Source material:

-.-.-

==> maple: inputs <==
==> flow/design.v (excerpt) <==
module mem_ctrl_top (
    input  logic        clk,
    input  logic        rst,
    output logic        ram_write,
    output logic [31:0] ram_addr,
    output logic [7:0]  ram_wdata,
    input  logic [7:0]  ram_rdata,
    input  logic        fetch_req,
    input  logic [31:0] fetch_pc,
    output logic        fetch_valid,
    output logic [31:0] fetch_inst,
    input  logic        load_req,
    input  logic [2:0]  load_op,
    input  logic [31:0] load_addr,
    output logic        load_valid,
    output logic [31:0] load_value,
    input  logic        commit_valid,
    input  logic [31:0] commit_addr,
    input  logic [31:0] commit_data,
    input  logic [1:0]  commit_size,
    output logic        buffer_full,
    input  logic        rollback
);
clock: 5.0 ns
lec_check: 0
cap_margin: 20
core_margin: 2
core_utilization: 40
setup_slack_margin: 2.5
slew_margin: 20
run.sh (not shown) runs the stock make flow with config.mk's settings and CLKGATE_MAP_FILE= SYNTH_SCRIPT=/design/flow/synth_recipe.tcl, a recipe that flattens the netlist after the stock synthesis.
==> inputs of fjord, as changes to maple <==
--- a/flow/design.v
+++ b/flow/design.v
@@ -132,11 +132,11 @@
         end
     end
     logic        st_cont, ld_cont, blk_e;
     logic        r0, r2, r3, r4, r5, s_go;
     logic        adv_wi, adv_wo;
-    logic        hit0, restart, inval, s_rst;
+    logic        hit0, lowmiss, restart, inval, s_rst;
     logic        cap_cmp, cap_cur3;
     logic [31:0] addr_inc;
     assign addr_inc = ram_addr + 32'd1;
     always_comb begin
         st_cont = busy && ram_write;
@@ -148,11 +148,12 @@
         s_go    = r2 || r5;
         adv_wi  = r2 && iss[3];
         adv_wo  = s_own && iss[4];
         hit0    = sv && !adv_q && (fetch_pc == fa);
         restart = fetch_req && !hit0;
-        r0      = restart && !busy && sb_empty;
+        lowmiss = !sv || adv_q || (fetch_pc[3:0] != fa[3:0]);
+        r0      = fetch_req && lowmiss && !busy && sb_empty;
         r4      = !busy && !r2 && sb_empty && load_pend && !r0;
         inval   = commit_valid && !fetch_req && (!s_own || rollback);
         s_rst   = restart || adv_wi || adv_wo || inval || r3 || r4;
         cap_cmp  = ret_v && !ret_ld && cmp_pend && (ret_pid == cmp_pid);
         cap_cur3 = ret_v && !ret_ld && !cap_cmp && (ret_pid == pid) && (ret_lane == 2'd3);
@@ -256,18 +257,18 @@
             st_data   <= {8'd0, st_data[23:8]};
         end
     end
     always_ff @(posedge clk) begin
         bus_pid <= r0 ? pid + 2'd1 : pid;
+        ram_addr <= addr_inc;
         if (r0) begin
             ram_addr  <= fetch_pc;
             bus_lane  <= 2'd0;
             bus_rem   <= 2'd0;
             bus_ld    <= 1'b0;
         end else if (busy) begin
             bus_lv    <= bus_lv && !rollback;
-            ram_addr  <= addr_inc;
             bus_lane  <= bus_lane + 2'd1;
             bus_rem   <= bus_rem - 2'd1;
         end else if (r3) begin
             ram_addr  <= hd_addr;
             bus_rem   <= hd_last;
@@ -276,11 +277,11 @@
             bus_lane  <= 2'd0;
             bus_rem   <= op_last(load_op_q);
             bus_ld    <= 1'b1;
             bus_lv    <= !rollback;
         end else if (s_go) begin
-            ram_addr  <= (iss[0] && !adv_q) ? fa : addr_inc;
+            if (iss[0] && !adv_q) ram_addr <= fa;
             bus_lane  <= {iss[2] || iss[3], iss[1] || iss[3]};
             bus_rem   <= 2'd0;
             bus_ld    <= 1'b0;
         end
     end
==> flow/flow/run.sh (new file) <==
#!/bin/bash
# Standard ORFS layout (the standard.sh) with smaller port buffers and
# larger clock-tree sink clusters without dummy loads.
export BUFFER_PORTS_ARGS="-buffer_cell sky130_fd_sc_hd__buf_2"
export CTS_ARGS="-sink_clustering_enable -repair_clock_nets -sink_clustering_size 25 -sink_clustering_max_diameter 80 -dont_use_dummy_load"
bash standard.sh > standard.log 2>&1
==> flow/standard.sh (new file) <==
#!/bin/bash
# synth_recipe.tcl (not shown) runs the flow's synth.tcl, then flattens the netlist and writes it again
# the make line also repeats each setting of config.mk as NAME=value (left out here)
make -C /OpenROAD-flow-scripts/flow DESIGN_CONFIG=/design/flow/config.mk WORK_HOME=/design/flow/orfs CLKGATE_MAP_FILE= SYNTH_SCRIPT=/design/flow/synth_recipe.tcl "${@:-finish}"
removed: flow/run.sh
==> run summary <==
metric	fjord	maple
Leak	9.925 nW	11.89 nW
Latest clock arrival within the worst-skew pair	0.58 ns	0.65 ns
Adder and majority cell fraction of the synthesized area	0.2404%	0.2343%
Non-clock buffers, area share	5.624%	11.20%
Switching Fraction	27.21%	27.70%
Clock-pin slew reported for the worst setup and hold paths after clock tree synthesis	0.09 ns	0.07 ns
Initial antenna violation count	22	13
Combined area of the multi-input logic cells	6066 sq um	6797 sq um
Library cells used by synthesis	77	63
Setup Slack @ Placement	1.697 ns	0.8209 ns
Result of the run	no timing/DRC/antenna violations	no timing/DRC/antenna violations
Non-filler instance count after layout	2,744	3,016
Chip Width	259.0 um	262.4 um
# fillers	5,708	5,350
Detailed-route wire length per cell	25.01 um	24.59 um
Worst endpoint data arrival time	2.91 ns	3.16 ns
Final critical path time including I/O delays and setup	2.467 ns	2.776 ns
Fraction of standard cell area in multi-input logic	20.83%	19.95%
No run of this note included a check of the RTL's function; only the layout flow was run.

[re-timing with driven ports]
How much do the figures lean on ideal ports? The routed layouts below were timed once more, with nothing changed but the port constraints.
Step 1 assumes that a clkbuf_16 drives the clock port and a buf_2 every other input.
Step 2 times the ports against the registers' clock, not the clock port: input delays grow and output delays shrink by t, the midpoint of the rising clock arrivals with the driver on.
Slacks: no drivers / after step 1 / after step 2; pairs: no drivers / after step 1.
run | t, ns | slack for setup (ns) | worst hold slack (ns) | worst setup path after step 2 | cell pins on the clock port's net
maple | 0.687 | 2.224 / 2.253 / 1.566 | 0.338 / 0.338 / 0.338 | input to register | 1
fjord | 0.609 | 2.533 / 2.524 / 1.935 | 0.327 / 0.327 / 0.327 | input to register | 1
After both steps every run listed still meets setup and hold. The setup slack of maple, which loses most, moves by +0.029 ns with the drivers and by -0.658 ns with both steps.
From an optimization exercise on the open Yosys and OpenROAD flow, aimed at small area, a short achievable clock period and few clock cycles per item; shortcuts taken in it are not production practice. The RTL was checked by simulation tests, not by an equivalence proof against the original design.

Design adc_scan_scale_smooth, start of the top module:
module adc_scan_scale_smooth (
   input  logic                clock,
   input  logic                reset,
   input  logic                req_valid,
   output logic                req_ready,
   input  logic [13:0]         req_sample,
   output logic                rsp_valid,
   input  logic                rsp_ready,
   output logic [1:0]          rsp_channel,
   output logic signed [31:0]  rsp_smoothed_value,
   output logic [7:0]          rsp_next_mux,
   input  logic                csr_we,
   input  logic [2:0]          csr_index,
   input  logic [31:0]         csr_wdata
);
clock: 9.5 ns
lec_check: 0
cap_margin: 20
core_margin: 2
core_utilization: 40
cts_buf_list: sky130_fd_sc_hd__clkbuf_4
cts_cluster_size: 20
slew_margin: 20
standard.sh (not shown) runs the stock make flow with config.mk's settings and CLKGATE_MAP_FILE= SYNTH_SCRIPT=/design/flow/synth_recipe.tcl, a recipe that flattens the netlist after the stock synthesis.
==> flow/flow/run.sh <==
#!/bin/bash
# The standard layout, with three changes to how it is made:
#  - Yosys synth without its early "abc -fast" pass (-noabc), so that
#    extract_fa finds the carry-save adders without inverted polarities;
#  - port buffers of a plain buffer cell instead of the default delay cell;
#  - timing repair aimed 5.5 ns below the clock period.
# The clock period, SDC and everything else are the standard flow's. Each tool's output is
# in orfs/logs/ (ORFS) and in standard.log.
set -euo pipefail
bash standard.sh SYNTH_ARGS=-noabc SETUP_SLACK_MARGIN=5.5 \
  "BUFFER_PORTS_ARGS=-buffer_cell sky130_fd_sc_hd__buf_2" finish > standard.log 2>&1
Testbench counts at the start, summed over its fixed seeds: cycles 4,856, samples 4,800.
Background: an optimization exercise with open tools, aiming at a short achievable clock period and few clock cycles. Do not read the settings as production practice.
The RTL was checked by simulation tests, not by an equivalence proof against the original design.

[flow/config.mk]
export PLATFORM = sky130hd
export DESIGN_NAME = armTop
export DESIGN_NICKNAME = armTop
export VERILOG_FILES = /design/flow/design.v
export SDC_FILE = /design/flow/constraint.sdc
export NUM_CORES = 4
export LEC_CHECK = 0
export ABC_CLOCK_PERIOD_IN_PS = 4000
export CAP_MARGIN = 20
export CORE_MARGIN = 2
export CORE_UTILIZATION = 40
export SLEW_MARGIN = 20
[flow/constraint.sdc]
create_clock -name core_clock -period 13.0 [get_ports {clk}]
set_input_delay 2.6000 -clock core_clock [delete_from_list [all_inputs] [get_ports {clk}]]
set_output_delay 2.6000 -clock core_clock [all_outputs]
set_load 0.01 [all_outputs]
[flow/design.v]
`timescale 1ns/1ns
package armPkg;
	typedef logic [31:0] wordT;
	typedef logic [3:0] regAddrT;
	typedef logic [3:0] flagsT;
	typedef logic [3:0] condT;
	localparam int mulRows = 5;
endpackage
`timescale 1ns/1ns
import armPkg::*;
module alu (
	input  armPkg::wordT a,
	input  armPkg::wordT b,
	input  logic         isSub,
	input  logic         opArith,
	input  logic         opAnd,
	input  logic         opOrr,
	input  logic         opEor,
	output armPkg::wordT result,
	output logic         cOut,
	output logic         vOut,
	output logic         zArith
);
	armPkg::wordT bx;
	logic [32:0]  sum;
	assign bx  = b;
	assign sum = {1'b0, a} + {1'b0, bx} + {32'd0, isSub};
	assign result = ({32{opArith}} & sum[31:0])
		| ({32{opAnd}} & (a & b))
		| ({32{opOrr}} & (a | b))
		| ({32{opEor}} & (a ^ b));
	logic [31:0] hs;
	logic [31:0] kin;
	assign hs     = a ^ bx;
	assign kin    = {a[30:0] | bx[30:0], isSub};
	assign zArith = (hs == kin);
	assign cOut = sum[32];
	assign vOut = ~(a[31] ^ bx[31]) & (a[31] ^ sum[31]);
endmodule
module mulStage1 (
	input  logic [31:0] an,
	input  logic [31:0] bn,
	output logic [4:0][31:0] rows
);
	logic [31:0] pp0;
	assign pp0 = ~(an | {32{bn[0]}});
	logic [31:0] pp1;
	assign pp1 = {~(an[30:0] | {31{bn[1]}}), 1'b0};
	logic [31:0] pp2;
	assign pp2 = {~(an[29:0] | {30{bn[2]}}), 2'b0};
	logic [31:0] pp3;
	assign pp3 = {~(an[28:0] | {29{bn[3]}}), 3'b0};
	logic [31:0] pp4;
	assign pp4 = {~(an[27:0] | {28{bn[4]}}), 4'b0};
	logic [31:0] pp5;
	assign pp5 = {~(an[26:0] | {27{bn[5]}}), 5'b0};
	logic [31:0] pp6;
	assign pp6 = {~(an[25:0] | {26{bn[6]}}), 6'b0};
	logic [31:0] pp7;
	assign pp7 = {~(an[24:0] | {25{bn[7]}}), 7'b0};
	logic [31:0] pp8;
	assign pp8 = {~(an[23:0] | {24{bn[8]}}), 8'b0};
	logic [31:0] pp9;
	assign pp9 = {~(an[22:0] | {23{bn[9]}}), 9'b0};
	logic [31:0] pp10;
	assign pp10 = {~(an[21:0] | {22{bn[10]}}), 10'b0};
	logic [31:0] pp11;
	assign pp11 = {~(an[20:0] | {21{bn[11]}}), 11'b0};
	logic [31:0] pp12;
	assign pp12 = {~(an[19:0] | {20{bn[12]}}), 12'b0};
	logic [31:0] pp13;
	assign pp13 = {~(an[18:0] | {19{bn[13]}}), 13'b0};
	logic [31:0] pp14;
	assign pp14 = {~(an[17:0] | {18{bn[14]}}), 14'b0};
	logic [31:0] pp15;
	assign pp15 = {~(an[16:0] | {17{bn[15]}}), 15'b0};
	logic [31:0] pp16;
	assign pp16 = {~(an[15:0] | {16{bn[16]}}), 16'b0};
	logic [31:0] pp17;
	assign pp17 = {~(an[14:0] | {15{bn[17]}}), 17'b0};
	logic [31:0] pp18;
	assign pp18 = {~(an[13:0] | {14{bn[18]}}), 18'b0};
	logic [31:0] pp19;
	assign pp19 = {~(an[12:0] | {13{bn[19]}}), 19'b0};
	logic [31:0] pp20;
	assign pp20 = {~(an[11:0] | {12{bn[20]}}), 20'b0};
	logic [31:0] pp21;
	assign pp21 = {~(an[10:0] | {11{bn[21]}}), 21'b0};
	logic [31:0] pp22;
	assign pp22 = {~(an[9:0] | {10{bn[22]}}), 22'b0};
	logic [31:0] pp23;
	assign pp23 = {~(an[8:0] | {9{bn[23]}}), 23'b0};
	logic [31:0] pp24;
	assign pp24 = {~(an[7:0] | {8{bn[24]}}), 24'b0};
	logic [31:0] pp25;
	assign pp25 = {~(an[6:0] | {7{bn[25]}}), 25'b0};
	logic [31:0] pp26;
	assign pp26 = {~(an[5:0] | {6{bn[26]}}), 26'b0};
	logic [31:0] pp27;
	assign pp27 = {~(an[4:0] | {5{bn[27]}}), 27'b0};
	logic [31:0] pp28;
	assign pp28 = {~(an[3:0] | {4{bn[28]}}), 28'b0};
	logic [31:0] pp29;
	assign pp29 = {~(an[2:0] | {3{bn[29]}}), 29'b0};
	logic [31:0] pp30;
	assign pp30 = {~(an[1:0] | {2{bn[30]}}), 30'b0};
	logic [31:0] pp31;
	assign pp31 = {~(an[0:0] | {1{bn[31]}}), 31'b0};
	logic [31:0] s1l0_s0, s1l0_c0;
	assign s1l0_s0 = pp0 ^ pp1 ^ pp2;
	assign s1l0_c0 = {((pp0[30:0] & pp1[30:0]) | (pp0[30:0] & pp2[30:0]) | (pp1[30:0] & pp2[30:0])), 1'b0};
	logic [31:0] s1l0_s1, s1l0_c1;
	assign s1l0_s1 = pp3 ^ pp4 ^ pp5;
	assign s1l0_c1 = {((pp3[30:0] & pp4[30:0]) | (pp3[30:0] & pp5[30:0]) | (pp4[30:0] & pp5[30:0])), 1'b0};
	logic [31:0] s1l0_s2, s1l0_c2;
	assign s1l0_s2 = pp6 ^ pp7 ^ pp8;
	assign s1l0_c2 = {((pp6[30:0] & pp7[30:0]) | (pp6[30:0] & pp8[30:0]) | (pp7[30:0] & pp8[30:0])), 1'b0};
	logic [31:0] s1l0_s3, s1l0_c3;
	assign s1l0_s3 = pp9 ^ pp10 ^ pp11;
	assign s1l0_c3 = {((pp9[30:0] & pp10[30:0]) | (pp9[30:0] & pp11[30:0]) | (pp10[30:0] & pp11[30:0])), 1'b0};
	logic [31:0] s1l0_s4, s1l0_c4;
	assign s1l0_s4 = pp12 ^ pp13 ^ pp14;
	assign s1l0_c4 = {((pp12[30:0] & pp13[30:0]) | (pp12[30:0] & pp14[30:0]) | (pp13[30:0] & pp14[30:0])), 1'b0};
	logic [31:0] s1l0_s5, s1l0_c5;
	assign s1l0_s5 = pp15 ^ pp16 ^ pp17;
	assign s1l0_c5 = {((pp15[30:0] & pp16[30:0]) | (pp15[30:0] & pp17[30:0]) | (pp16[30:0] & pp17[30:0])), 1'b0};
	logic [31:0] s1l0_s6, s1l0_c6;
	assign s1l0_s6 = pp18 ^ pp19 ^ pp20;
	assign s1l0_c6 = {((pp18[30:0] & pp19[30:0]) | (pp18[30:0] & pp20[30:0]) | (pp19[30:0] & pp20[30:0])), 1'b0};
	logic [31:0] s1l0_s7, s1l0_c7;
	assign s1l0_s7 = pp21 ^ pp22 ^ pp23;
	assign s1l0_c7 = {((pp21[30:0] & pp22[30:0]) | (pp21[30:0] & pp23[30:0]) | (pp22[30:0] & pp23[30:0])), 1'b0};
	logic [31:0] s1l0_s8, s1l0_c8;
	assign s1l0_s8 = pp24 ^ pp25 ^ pp26;
	assign s1l0_c8 = {((pp24[30:0] & pp25[30:0]) | (pp24[30:0] & pp26[30:0]) | (pp25[30:0] & pp26[30:0])), 1'b0};
	logic [31:0] s1l0_s9, s1l0_c9;
	assign s1l0_s9 = pp27 ^ pp28 ^ pp29;
	assign s1l0_c9 = {((pp27[30:0] & pp28[30:0]) | (pp27[30:0] & pp29[30:0]) | (pp28[30:0] & pp29[30:0])), 1'b0};
	logic [31:0] s1l1_s0, s1l1_c0;
	assign s1l1_s0 = s1l0_s0 ^ s1l0_c0 ^ s1l0_s1;
	assign s1l1_c0 = {((s1l0_s0[30:0] & s1l0_c0[30:0]) | (s1l0_s0[30:0] & s1l0_s1[30:0]) | (s1l0_c0[30:0] & s1l0_s1[30:0])), 1'b0};
	logic [31:0] s1l1_s1, s1l1_c1;
	assign s1l1_s1 = s1l0_c1 ^ s1l0_s2 ^ s1l0_c2;
	assign s1l1_c1 = {((s1l0_c1[30:0] & s1l0_s2[30:0]) | (s1l0_c1[30:0] & s1l0_c2[30:0]) | (s1l0_s2[30:0] & s1l0_c2[30:0])), 1'b0};
	logic [31:0] s1l1_s2, s1l1_c2;
	assign s1l1_s2 = s1l0_s3 ^ s1l0_c3 ^ s1l0_s4;
	assign s1l1_c2 = {((s1l0_s3[30:0] & s1l0_c3[30:0]) | (s1l0_s3[30:0] & s1l0_s4[30:0]) | (s1l0_c3[30:0] & s1l0_s4[30:0])), 1'b0};
	logic [31:0] s1l1_s3, s1l1_c3;
	assign s1l1_s3 = s1l0_c4 ^ s1l0_s5 ^ s1l0_c5;
	assign s1l1_c3 = {((s1l0_c4[30:0] & s1l0_s5[30:0]) | (s1l0_c4[30:0] & s1l0_c5[30:0]) | (s1l0_s5[30:0] & s1l0_c5[30:0])), 1'b0};
	logic [31:0] s1l1_s4, s1l1_c4;
	assign s1l1_s4 = s1l0_s6 ^ s1l0_c6 ^ s1l0_s7;
	assign s1l1_c4 = {((s1l0_s6[30:0] & s1l0_c6[30:0]) | (s1l0_s6[30:0] & s1l0_s7[30:0]) | (s1l0_c6[30:0] & s1l0_s7[30:0])), 1'b0};
	logic [31:0] s1l1_s5, s1l1_c5;
	assign s1l1_s5 = s1l0_c7 ^ s1l0_s8 ^ s1l0_c8;
	assign s1l1_c5 = {((s1l0_c7[30:0] & s1l0_s8[30:0]) | (s1l0_c7[30:0] & s1l0_c8[30:0]) | (s1l0_s8[30:0] & s1l0_c8[30:0])), 1'b0};
	logic [31:0] s1l1_s6, s1l1_c6;
	assign s1l1_s6 = s1l0_s9 ^ s1l0_c9 ^ pp30;
	assign s1l1_c6 = {((s1l0_s9[30:0] & s1l0_c9[30:0]) | (s1l0_s9[30:0] & pp30[30:0]) | (s1l0_c9[30:0] & pp30[30:0])), 1'b0};
	logic [31:0] s1l2_s0, s1l2_c0;
	assign s1l2_s0 = s1l1_s0 ^ s1l1_c0 ^ s1l1_s1;
	assign s1l2_c0 = {((s1l1_s0[30:0] & s1l1_c0[30:0]) | (s1l1_s0[30:0] & s1l1_s1[30:0]) | (s1l1_c0[30:0] & s1l1_s1[30:0])), 1'b0};
	logic [31:0] s1l2_s1, s1l2_c1;
	assign s1l2_s1 = s1l1_c1 ^ s1l1_s2 ^ s1l1_c2;
	assign s1l2_c1 = {((s1l1_c1[30:0] & s1l1_s2[30:0]) | (s1l1_c1[30:0] & s1l1_c2[30:0]) | (s1l1_s2[30:0] & s1l1_c2[30:0])), 1'b0};
	logic [31:0] s1l2_s2, s1l2_c2;
	assign s1l2_s2 = s1l1_s3 ^ s1l1_c3 ^ s1l1_s4;
	assign s1l2_c2 = {((s1l1_s3[30:0] & s1l1_c3[30:0]) | (s1l1_s3[30:0] & s1l1_s4[30:0]) | (s1l1_c3[30:0] & s1l1_s4[30:0])), 1'b0};
	logic [31:0] s1l2_s3, s1l2_c3;
	assign s1l2_s3 = s1l1_c4 ^ s1l1_s5 ^ s1l1_c5;
	assign s1l2_c3 = {((s1l1_c4[30:0] & s1l1_s5[30:0]) | (s1l1_c4[30:0] & s1l1_c5[30:0]) | (s1l1_s5[30:0] & s1l1_c5[30:0])), 1'b0};
	logic [31:0] s1l2_s4, s1l2_c4;
	assign s1l2_s4 = s1l1_s6 ^ s1l1_c6 ^ pp31;
	assign s1l2_c4 = {((s1l1_s6[30:0] & s1l1_c6[30:0]) | (s1l1_s6[30:0] & pp31[30:0]) | (s1l1_c6[30:0] & pp31[30:0])), 1'b0};
	logic [31:0] s1l3_s0, s1l3_c0;
	assign s1l3_s0 = s1l2_s0 ^ s1l2_c0 ^ s1l2_s1;
	assign s1l3_c0 = {((s1l2_s0[30:0] & s1l2_c0[30:0]) | (s1l2_s0[30:0] & s1l2_s1[30:0]) | (s1l2_c0[30:0] & s1l2_s1[30:0])), 1'b0};
	logic [31:0] s1l3_s1, s1l3_c1;
	assign s1l3_s1 = s1l2_c1 ^ s1l2_s2 ^ s1l2_c2;
	assign s1l3_c1 = {((s1l2_c1[30:0] & s1l2_s2[30:0]) | (s1l2_c1[30:0] & s1l2_c2[30:0]) | (s1l2_s2[30:0] & s1l2_c2[30:0])), 1'b0};
	logic [31:0] s1l3_s2, s1l3_c2;
	assign s1l3_s2 = s1l2_s3 ^ s1l2_c3 ^ s1l2_s4;
	assign s1l3_c2 = {((s1l2_s3[30:0] & s1l2_c3[30:0]) | (s1l2_s3[30:0] & s1l2_s4[30:0]) | (s1l2_c3[30:0] & s1l2_s4[30:0])), 1'b0};
	logic [31:0] s1l4_s0, s1l4_c0;
	assign s1l4_s0 = s1l3_s0 ^ s1l3_c0 ^ s1l3_s1;
	assign s1l4_c0 = {((s1l3_s0[30:0] & s1l3_c0[30:0]) | (s1l3_s0[30:0] & s1l3_s1[30:0]) | (s1l3_c0[30:0] & s1l3_s1[30:0])), 1'b0};
	logic [31:0] s1l4_s1, s1l4_c1;
	assign s1l4_s1 = s1l3_c1 ^ s1l3_s2 ^ s1l3_c2;
	assign s1l4_c1 = {((s1l3_c1[30:0] & s1l3_s2[30:0]) | (s1l3_c1[30:0] & s1l3_c2[30:0]) | (s1l3_s2[30:0] & s1l3_c2[30:0])), 1'b0};
	assign rows[0] = s1l4_s0;
	assign rows[1] = s1l4_c0;
	assign rows[2] = s1l4_s1;
	assign rows[3] = s1l4_c1;
	assign rows[4] = s1l2_c4;
endmodule
Context: an optimization exercise on an open-source flow, tuned for small area and a short achievable clock period. The choices shown serve that exercise and are no tape-out recipe. In this exercise RTL edits were held to simulation tests only and were not proved equivalent to the original.

==> flow/design.v (outline; a module is shown in full before it is edited, if it fits) <==
// module dds_sine: 42 lines
// module dds_sine_rom: 2187 lines
// module dds_g_a211oi_1: 3 lines
// module dds_g_a21oi_1: 3 lines
// module dds_g_a221oi_1: 3 lines
// module dds_g_a221oi_2: 3 lines
// module dds_g_a22oi_1: 3 lines
// module dds_g_a31o_1: 3 lines
// module dds_g_a31oi_1: 3 lines
// module dds_g_a32oi_1: 3 lines
// module dds_g_buf_2: 3 lines
// module dds_g_buf_6: 3 lines
// module dds_g_clkbuf_1: 3 lines
// module dds_g_inv_1: 3 lines
// module dds_g_inv_2: 3 lines
// module dds_g_inv_4: 3 lines
// module dds_g_inv_6: 3 lines
// module dds_g_inv_8: 3 lines
// module dds_g_lpflow_clkbufkapwr_1: 3 lines
// module dds_g_lpflow_clkinvkapwr_1: 3 lines
// module dds_g_nand2_1: 3 lines
// module dds_g_nand2_2: 3 lines
// module dds_g_nand2_4: 3 lines
// module dds_g_nand3_1: 3 lines
// module dds_g_nand3b_1: 3 lines
// module dds_g_nand4_1: 3 lines
// module dds_g_nor2_1: 3 lines
// module dds_g_nor2_2: 3 lines
// module dds_g_nor2_4: 3 lines
// module dds_g_nor3_1: 3 lines
// module dds_g_o2111ai_1: 3 lines
// module dds_g_o211ai_1: 3 lines
// module dds_g_o211ai_2: 3 lines
// module dds_g_o21a_1: 3 lines
// module dds_g_o21ai_0: 3 lines
// module dds_g_o21ai_1: 3 lines
// module dds_g_o21ai_2: 3 lines
// module dds_g_o221ai_1: 3 lines
// module dds_g_o22ai_1: 3 lines
// module dds_g_o311ai_0: 3 lines
// module dds_g_o311ai_1: 3 lines
// module dds_g_o31ai_1: 3 lines
// module dds_g_o32ai_1: 3 lines
// module dds_g_xnor2_2: 3 lines
// module dds_fir_gen: 1245 lines
// module dds_fa: 4 lines
// module dds_ha: 4 lines
module dds_fir_gen (
   input  logic        aclk_0,
   input  logic        aresetn_0,
   input  logic [31:0] pinc_0,
   output logic [31:0] m_axis_data_tdata_0,
   output logic        M_AXIS_DATA_0_tvalid
);
  // ...
==> flow/run.sh <==
#!/bin/bash
# synth_recipe.tcl (not shown) runs the flow's synth.tcl, then flattens the netlist and writes it again
# the make line also repeats each setting of config.mk as NAME=value (left out here)
make -C /OpenROAD-flow-scripts/flow DESIGN_CONFIG=/design/flow/config.mk WORK_HOME=/design/flow/orfs CLKGATE_MAP_FILE= SYNTH_SCRIPT=/design/flow/synth_recipe.tcl finish
==> flow/config.mk <==
export PLATFORM = sky130hd
export DESIGN_NAME = dds_fir_gen
export DESIGN_NICKNAME = dds_fir_gen
export VERILOG_FILES = /design/flow/design.v
export SDC_FILE = /design/flow/constraint.sdc
export NUM_CORES = 4
export LEC_CHECK = 0
export CAP_MARGIN = 20
export CORE_MARGIN = 2
export CORE_UTILIZATION = 55
export CTS_BUF_LIST = sky130_fd_sc_hd__clkbuf_4 sky130_fd_sc_hd__clkbuf_8
export CTS_CLUSTER_SIZE = 30
export SETUP_SLACK_MARGIN = 5.0
export SLEW_MARGIN = 20
export SYNTH_HIERARCHICAL = 1
==> flow/constraint.sdc <==
create_clock -name core_clock -period 8.0 [get_ports {aclk_0}]
set_input_delay 1.6000 -clock core_clock [delete_from_list [all_inputs] [get_ports {aclk_0}]]
set_output_delay 1.6000 -clock core_clock [all_outputs]
set_load 0.01 [all_outputs]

-.-.-

About this task:
Among the entries above, the line containing "Step 2 times", the line containing "fjord | 0.609", and all lines between them are to be restated word for word; nothing else belongs in the reply.

Response for this exercise:
Step 2 times the ports against the registers' clock, not the clock port: input delays grow and output delays shrink by t, the midpoint of the rising clock arrivals with the driver on.
Slacks: no drivers / after step 1 / after step 2; pairs: no drivers / after step 1.
run | t, ns | slack for setup (ns) | worst hold slack (ns) | worst setup path after step 2 | cell pins on the clock port's net
maple | 0.687 | 2.224 / 2.253 / 1.566 | 0.338 / 0.338 / 0.338 | input to register | 1
fjord | 0.609 | 2.533 / 2.524 / 1.935 | 0.327 / 0.327 / 0.327 | input to register | 1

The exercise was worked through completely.